LOI DE FINANCES 2010 * Taxe spéciale d'équipement au profit de la société du grand Paris : Cette taxe, plafonnée à 117 millions d'euros par an, touche les propriétaires, entreprises ou particuliers, de foncier dans la région Ile-de-France. Elle doit permettre de financer la société du grand Paris.
* Contribution annuelle au profit de l'Institut de radioprotection et de sûreté nucléaire due par les exploitants des installations nucléaires de base : Cette taxe cible les exploitants de centrales. Elle est destinée à financer l'institut de radioprotection et de sûreté nucléaire.
* Taxe exceptionnelle sur les bonus des traders : Cette taxe, instaurée en 2009 à titre exemplaire, en pleine crise financière, est destinée à financer Oseo, le fonds créé pour aider les PME, en taxant les rémunérations des "salariés, professionnels des marchés financiers dont les activités sont susceptibles d'avoir une incidence significative sur l'exposition aux risques de l'entreprise". Elle a rapporté 270 millions d'euros en 2010.
LOI DE FINANCES 2009 * Droit affecté au fonds d'indemnisation de la profession d'avoués près les cours d'appel : Dans la loi de finance rectificative pour 2009, le législateur a voté une indemnisation des avoués et de leurs salariés. Cette taxe, d'un montant forfaitaire de 330 euros est due, lors d'un procès, “par la partie qui interjette appel principal, lorsque l'appelant est tenu de constituer avocat devant la cour d'appel”.
* Droit de timbre perçu en cas de renouvellement anticipé de la CNI : La loi de finance pour 2009 impose à tout citoyen de présenter sa carte nationale d'identité afin de la renouveler. En cas de défaut de présentation de la précédente carte, on doit s'acquitter d'un droit de timbre de 25 €. La somme ainsi récoltée est versée à l'Agence nationale des titres sécurisés, dans la limite de 12,5 millions d'euros.
* Taxe pour la gestion des certificats d'immatriculation des véhicules : Depuis 2009, la délivrance d'un certificat d'immatriculation d'un véhicule neuf ou d'occasion et soumise à un droit de timbre de 4 €.

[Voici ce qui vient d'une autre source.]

What follows belongs to an exercise in optimizing a design on an open flow for small area, a short achievable clock period and few clock cycles; a production flow would make more cautious choices.
RTL that was checked went through simulation tests only; none was proved equivalent to the original.
No activity file was given, so power comes from the tool's default toggle rates.

the reference run:
## note_ring_led_pulse_encoder
module note_ring_led_pulse_encoder (
  input  logic        clk,
  input  logic        rst_n,
  input  logic        in_valid,
  output logic        in_ready,
  input  logic [3:0]  note_first,
  input  logic [3:0]  note_second,
  input  logic [3:0]  note_third,
  input  logic [3:0]  note_fourth,
  output logic        out_valid,
  input  logic        out_ready,
  output logic [3:0]  out_led_index,
  output logic [1:0]  out_color_channel,
  output logic [6:0]  out_level,
  output logic [31:0] out_pulse_pattern,
  output logic        out_last,
  input  logic        cfg_we,
  input  logic [6:0]  cfg_wdata
);
For scale: about 690 cells after synthesis, roughly 76 I/O pins, ~0.0068 mm2 of cells after synthesis.
==> module nrle_kpal, before the edit <==
module nrle_kpal (
  input  logic [3:0]  code,
  input  logic [1:0]  ch,
  output logic [12:0] k,
  output logic [14:0] k3
);
  logic [27:0] kk;
  always_comb begin
    case ({code, ch})
      {4'd1, 2'd1}: kk = {15'd12300, 13'd4100};   
      {4'd2, 2'd0}: kk = {15'd1239, 13'd413};   
      {4'd2, 2'd1}: kk = {15'd11064, 13'd3688};   
      {4'd3, 2'd0}: kk = {15'd3696, 13'd1232};   
      {4'd3, 2'd1}: kk = {15'd8604, 13'd2868};   
      {4'd4, 2'd0}: kk = {15'd3084, 13'd1028};   
      {4'd4, 2'd1}: kk = {15'd7989, 13'd2663};   
      {4'd4, 2'd2}: kk = {15'd1239, 13'd413};   
      {4'd5, 2'd0}: kk = {15'd4071, 13'd1357};   
      {4'd5, 2'd1}: kk = {15'd4071, 13'd1357};   
      {4'd5, 2'd2}: kk = {15'd4071, 13'd1357};   
      {4'd6, 2'd0}: kk = {15'd12300, 13'd4100};   
      {4'd7, 2'd0}: kk = {15'd9852, 13'd3284};   
      {4'd7, 2'd1}: kk = {15'd1845, 13'd615};   
      {4'd7, 2'd2}: kk = {15'd1845, 13'd615};   
      {4'd8, 2'd0}: kk = {15'd5778, 13'd1926};   
      {4'd8, 2'd1}: kk = {15'd987, 13'd329};   
      {4'd8, 2'd2}: kk = {15'd5409, 13'd1803};   
      {4'd9, 2'd0}: kk = {15'd987, 13'd329};   
      {4'd9, 2'd1}: kk = {15'd861, 13'd287};   
      {4'd9, 2'd2}: kk = {15'd10449, 13'd3483};   
      {4'd10, 2'd2}: kk = {15'd12300, 13'd4100};   
      {4'd11, 2'd1}: kk = {15'd6189, 13'd2063};   
      {4'd11, 2'd2}: kk = {15'd6189, 13'd2063};   
      {4'd12, 2'd1}: kk = {15'd10449, 13'd3483};   
      {4'd12, 2'd2}: kk = {15'd1845, 13'd615};   
      default:       kk = {15'd12, 13'd4};   
    endcase
  end
  assign k  = kk[12:0];
  assign k3 = kk[27:13];
endmodule
Settings: LEC_CHECK=0, CAP_MARGIN=20, CORE_MARGIN=2, CORE_UTILIZATION=40, SETUP_SLACK_MARGIN=4.0, SLEW_MARGIN=20; clock period 7.5 ns.
standard.sh (not shown) runs the stock make flow with config.mk's settings and CLKGATE_MAP_FILE= SYNTH_SCRIPT=/design/flow/synth_recipe.tcl, a recipe that flattens the netlist after the stock synthesis.
==> flow/flow/run.sh <==
#!/bin/bash
# The standard layout, with plain buf_1 cells as the port buffers (ORFS's
# buffer_ports otherwise picks clkdlybuf4s50_1 delay cells).
set -e
export BUFFER_PORTS_ARGS="-buffer_cell sky130_fd_sc_hd__buf_1"
bash standard.sh > standard.log 2>&1
Both conditions hold for the reference run: the flow ran to the end and the final layout passed the timing, DRC and antenna checks.
Testbench counts of the reference run, summed over its fixed seeds: cycles 13,848.
Input changes introduced in the trial run (baseline for comparison: the reference run):
--- a/flow/design.v
+++ b/flow/design.v
@@ -8,18 +8,18 @@
   always_comb begin
     case ({code, ch})
       {4'd1, 2'd1}: kk = {15'd12300, 13'd4100};   
-      {4'd2, 2'd0}: kk = {15'd1239, 13'd413};   
+      {4'd2, 2'd0}: kk = {15'd1236, 13'd412};   
       {4'd2, 2'd1}: kk = {15'd11064, 13'd3688};   
       {4'd3, 2'd0}: kk = {15'd3696, 13'd1232};   
       {4'd3, 2'd1}: kk = {15'd8604, 13'd2868};   
       {4'd4, 2'd0}: kk = {15'd3084, 13'd1028};   
       {4'd4, 2'd1}: kk = {15'd7989, 13'd2663};   
-      {4'd4, 2'd2}: kk = {15'd1239, 13'd413};   
-      {4'd5, 2'd0}: kk = {15'd4071, 13'd1357};   
-      {4'd5, 2'd1}: kk = {15'd4071, 13'd1357};   
-      {4'd5, 2'd2}: kk = {15'd4071, 13'd1357};   
+      {4'd4, 2'd2}: kk = {15'd1236, 13'd412};   
+      {4'd5, 2'd0}: kk = {15'd4059, 13'd1353};   
+      {4'd5, 2'd1}: kk = {15'd4059, 13'd1353};   
+      {4'd5, 2'd2}: kk = {15'd4059, 13'd1353};   
       {4'd6, 2'd0}: kk = {15'd12300, 13'd4100};   
-      {4'd7, 2'd0}: kk = {15'd9852, 13'd3284};   
+      {4'd7, 2'd0}: kk = {15'd9840, 13'd3280};   
       {4'd7, 2'd1}: kk = {15'd1845, 13'd615};   
       {4'd7, 2'd2}: kk = {15'd1845, 13'd615};   
       {4'd8, 2'd0}: kk = {15'd5778, 13'd1926};   
@@ -29,8 +29,8 @@
       {4'd9, 2'd1}: kk = {15'd861, 13'd287};   
       {4'd9, 2'd2}: kk = {15'd10449, 13'd3483};   
       {4'd10, 2'd2}: kk = {15'd12300, 13'd4100};   
-      {4'd11, 2'd1}: kk = {15'd6189, 13'd2063};   
-      {4'd11, 2'd2}: kk = {15'd6189, 13'd2063};   
+      {4'd11, 2'd1}: kk = {15'd6156, 13'd2052};   
+      {4'd11, 2'd2}: kk = {15'd6156, 13'd2052};   
       {4'd12, 2'd1}: kk = {15'd10449, 13'd3483};   
       {4'd12, 2'd2}: kk = {15'd1845, 13'd615};   
       default:       kk = {15'd12, 13'd4};   
Between the reference run and the trial run, the flow reports final cell count decreasing slightly.
Looking only at multi-input gate share of total cell area, and setting everything else aside, the higher value of the trial run and the reference run goes to the trial run.
The clock latency on the worst-skew pair was comparable across the trial run and the reference run.
The share of cell area taken by flip-flops and latches on the trial run is in line with that on the reference run.
Summary: mapped cell area, the trial run worse than the reference run
Comparing the trial run and the reference run, combinational group share of total power is higher on the trial run.
Diff the reference run -> the trial run | combinational power | increase of about 6%
Changes observed in the trial run relative to the reference run: ratio of final minimum period to clock period now smaller; via count of the first global-routing pass now larger; area of the multi-input gates now larger.
On share of synthesized cell area in and, or, nand and nor gates, the trial run and the reference run are neck and neck.
Between the reference run and the trial run, clock-buffer cell count decreased.
Testbench counts of the trial run, summed over its fixed seeds: cycles 13,848.

========
note_ring_led_pulse_encoder, a different RTL version from the one above (not shown whole).
For scale: roughly 100 flip-flops, about 76 I/O pins, ~0.0071 sq mm of cells after synthesis.
==> module nrle_kpal, before the edit <==
module nrle_kpal (
  input  logic [3:0]  code,
  input  logic [1:0]  ch,
  output logic [12:0] k,
  output logic [14:0] k3
);
  logic [27:0] kk;
  always_comb begin
    case ({code, ch})
      {4'd1, 2'd1}: kk = {15'd12300, 13'd4100};   
      {4'd2, 2'd0}: kk = {15'd1236, 13'd412};   
      {4'd2, 2'd1}: kk = {15'd11064, 13'd3688};   
      {4'd3, 2'd0}: kk = {15'd3696, 13'd1232};   
      {4'd3, 2'd1}: kk = {15'd8604, 13'd2868};   
      {4'd4, 2'd0}: kk = {15'd3084, 13'd1028};   
      {4'd4, 2'd1}: kk = {15'd7989, 13'd2663};   
      {4'd4, 2'd2}: kk = {15'd1236, 13'd412};   
      {4'd5, 2'd0}: kk = {15'd4059, 13'd1353};   
      {4'd5, 2'd1}: kk = {15'd4059, 13'd1353};   
      {4'd5, 2'd2}: kk = {15'd4059, 13'd1353};   
      {4'd6, 2'd0}: kk = {15'd12300, 13'd4100};   
      {4'd7, 2'd0}: kk = {15'd9840, 13'd3280};   
      {4'd7, 2'd1}: kk = {15'd1845, 13'd615};   
      {4'd7, 2'd2}: kk = {15'd1845, 13'd615};   
      {4'd8, 2'd0}: kk = {15'd5778, 13'd1926};   
      {4'd8, 2'd1}: kk = {15'd987, 13'd329};   
      {4'd8, 2'd2}: kk = {15'd5409, 13'd1803};   
      {4'd9, 2'd0}: kk = {15'd987, 13'd329};   
      {4'd9, 2'd1}: kk = {15'd861, 13'd287};   
      {4'd9, 2'd2}: kk = {15'd10449, 13'd3483};   
      {4'd10, 2'd2}: kk = {15'd12300, 13'd4100};   
      {4'd11, 2'd1}: kk = {15'd6156, 13'd2052};   
      {4'd11, 2'd2}: kk = {15'd6156, 13'd2052};   
      {4'd12, 2'd1}: kk = {15'd10449, 13'd3483};   
      {4'd12, 2'd2}: kk = {15'd1845, 13'd615};   
      default:       kk = {15'd12, 13'd4};   
    endcase
  end
  assign k  = kk[12:0];
  assign k3 = kk[27:13];
endmodule
==> module nrle_emit, before the edit <==
module nrle_emit (
  input  logic        clk,
  input  logic        rst_n,
  output logic        ready,      
  input  logic        load,       
  input  logic [15:0] slots_in,
  input  logic [1:0]  nm1_in,
  input  logic [6:0]  bright_in,
  input  logic        res_ready,
  output logic        res_valid,
  output logic [3:0]  res_led_index,
  output logic [1:0]  res_color_channel,
  output logic [6:0]  res_level,
  output logic        res_last
);
  logic        fresh_r;
  logic [15:0] q_r;
  logic [1:0]  qp_r;
  logic [1:0]  nm1q_r;
  logic [6:0]  brq_r;
  logic        busy_r;
  logic        take_r;     
  logic        ready_r;    
  logic [12:0] k_r;
  logic [14:0] k3_r;
  logic [2:0][4:0] sel_r;
  logic [3:0]  code_r;
  logic [1:0]  nm1_r;
  logic [3:0]  led_r;
  logic [1:0]  ch_r;
  logic        vld_r;
  logic [3:0]  ri_r;
  logic [1:0]  rc_r;
  logic [6:0]  rl_r;
  logic        adv, w_last, w_lastseg, seg_end, start, take;
  logic [3:0]  w_led;
  logic [1:0]  w_ch, ch_nxt;
  logic [3:0]  code_nxt;
  logic [12:0] k_nxt;
  logic [14:0] k3_nxt;
  logic [2:0][4:0] sel_nxt;
  logic [6:0]  level;
  assign w_led = led_r;
  assign w_ch  = ch_r;
  assign w_last = (w_led == 4'd11) && (w_ch == 2'd2);
  always_comb begin
    case (nm1_r)
      2'd0: begin
        seg_end   = 1'b0;
        w_lastseg = 1'b1;
      end
      2'd1: begin
        seg_end   = (w_led == 4'd5);
        w_lastseg = (w_led >= 4'd6);
      end
      2'd2: begin
        seg_end   = (w_led == 4'd3) || (w_led == 4'd7);
        w_lastseg = (w_led >= 4'd8);
      end
      default: begin
        seg_end   = (w_led == 4'd2) || (w_led == 4'd5) || (w_led == 4'd8);
        w_lastseg = (w_led >= 4'd9);
      end
    endcase
  end
  logic       fresh_n, busy_n, wadv;
  logic [3:0] led_n;
  logic [1:0] nm1_n;
  logic       lastseg_n;
  assign wadv    = adv && (start || (busy_r && !w_last));
  assign fresh_n = load || (fresh_r && !(adv && start));
  assign busy_n  = adv ? ((busy_r && !w_last) || fresh_r) : busy_r;
  assign led_n   = (adv && start) ? 4'd0 :
                   (wadv && w_ch == 2'd2) ? led_r + 4'd1 : led_r;
  assign nm1_n   = (adv && start) ? nm1q_r : nm1_r;
  always_comb begin
    case (nm1_n)
      2'd0:    lastseg_n = 1'b1;
      2'd1:    lastseg_n = (led_n >= 4'd6);
      2'd2:    lastseg_n = (led_n >= 4'd8);
      default: lastseg_n = (led_n >= 4'd9);
    endcase
  end
  assign ready = ready_r;
  assign start    = fresh_r && (!busy_r || w_last);
  assign take     = take_r;
  assign ch_nxt   = (w_ch == 2'd2) ? 2'd0 : w_ch + 2'd1;
  assign code_nxt = take ? q_r[4*qp_r +: 4] : code_r;
  nrle_kpal u_kpal (
    .code (code_nxt),
    .ch   (ch_nxt),
    .k    (k_nxt),
    .k3   (k3_nxt)
  );
  nrle_bdig u_bdig (
    .bright (brq_r),
    .sel    (sel_nxt)
  );
  nrle_lane u_lane (
    .k     (k_r),
    .k3    (k3_r),
    .sel   (sel_r),
    .level (level)
  );
  assign adv = !vld_r || res_ready;
  always_ff @(posedge clk) begin
    if (!rst_n) begin
      fresh_r <= 1'b0;
      busy_r  <= 1'b0;
      vld_r   <= 1'b0;
      ch_r    <= 2'd2;
      take_r  <= 1'b1;
      ready_r <= 1'b1;
    end else begin
      ready_r <= !fresh_n && (!busy_n || lastseg_n);
      if (load) begin
        fresh_r <= 1'b1;
      end else if (adv && start) begin
        fresh_r <= 1'b0;
      end
      if (adv) begin
        busy_r <= (busy_r && !w_last) || fresh_r;
        vld_r  <= busy_r;
      end
      if (adv && (start || (busy_r && !w_last))) begin
        ch_r <= ch_nxt;
      end
      if (adv) begin
        take_r <= !((busy_r && !w_last) || fresh_r) ||
                  ((w_ch == 2'd1) && (seg_end || w_led == 4'd11));
      end
    end
  end
  always_ff @(posedge clk) begin
    if (load) begin
      q_r    <= slots_in;
      qp_r   <= 2'd0;
      nm1q_r <= nm1_in;
      brq_r  <= bright_in;
    end else if (adv && take && (start || (busy_r && !w_last))) begin
      qp_r <= qp_r + 2'd1;
    end
    if (adv && start) begin
      led_r <= 4'd0;
    end else if (adv && busy_r && !w_last && w_ch == 2'd2) begin
      led_r <= led_r + 4'd1;
    end
    if (adv && (start || (busy_r && !w_last))) begin
      k_r    <= k_nxt;
      k3_r   <= k3_nxt;
      code_r <= code_nxt;
    end
    if (adv && start) begin
      sel_r <= sel_nxt;
      nm1_r <= nm1q_r;
    end
    if (adv && busy_r) begin
      ri_r <= w_led;
      rc_r <= w_ch;
      rl_r <= level;
    end
  end
  assign res_valid         = vld_r;
  assign res_led_index     = ri_r;
  assign res_color_channel = rc_r;
  assign res_level         = rl_r;
  assign res_last          = (ri_r == 4'd11) && (rc_r == 2'd2);
endmodule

* Eco-taxe poids lourds : Pour limiter la pollution, les acteurs du Grenelle de l'environnement voulaient dissuader, au moyen d'une taxe appelée "éco-redevance kilométrique" – comprise entre 0,025 et 0,20 € –, le transport des marchandises par la route. Votée dans le projet de loi de finances pour 2009, l'éco-taxe sur les poids lourds devait être expérimentée en 2011 dans la région Alsace. Ce test a été reporté à 2013. Étendu à tout le pays en juin 2013, le dispositif devrait rapporter 1,2 milliard d'euros par an.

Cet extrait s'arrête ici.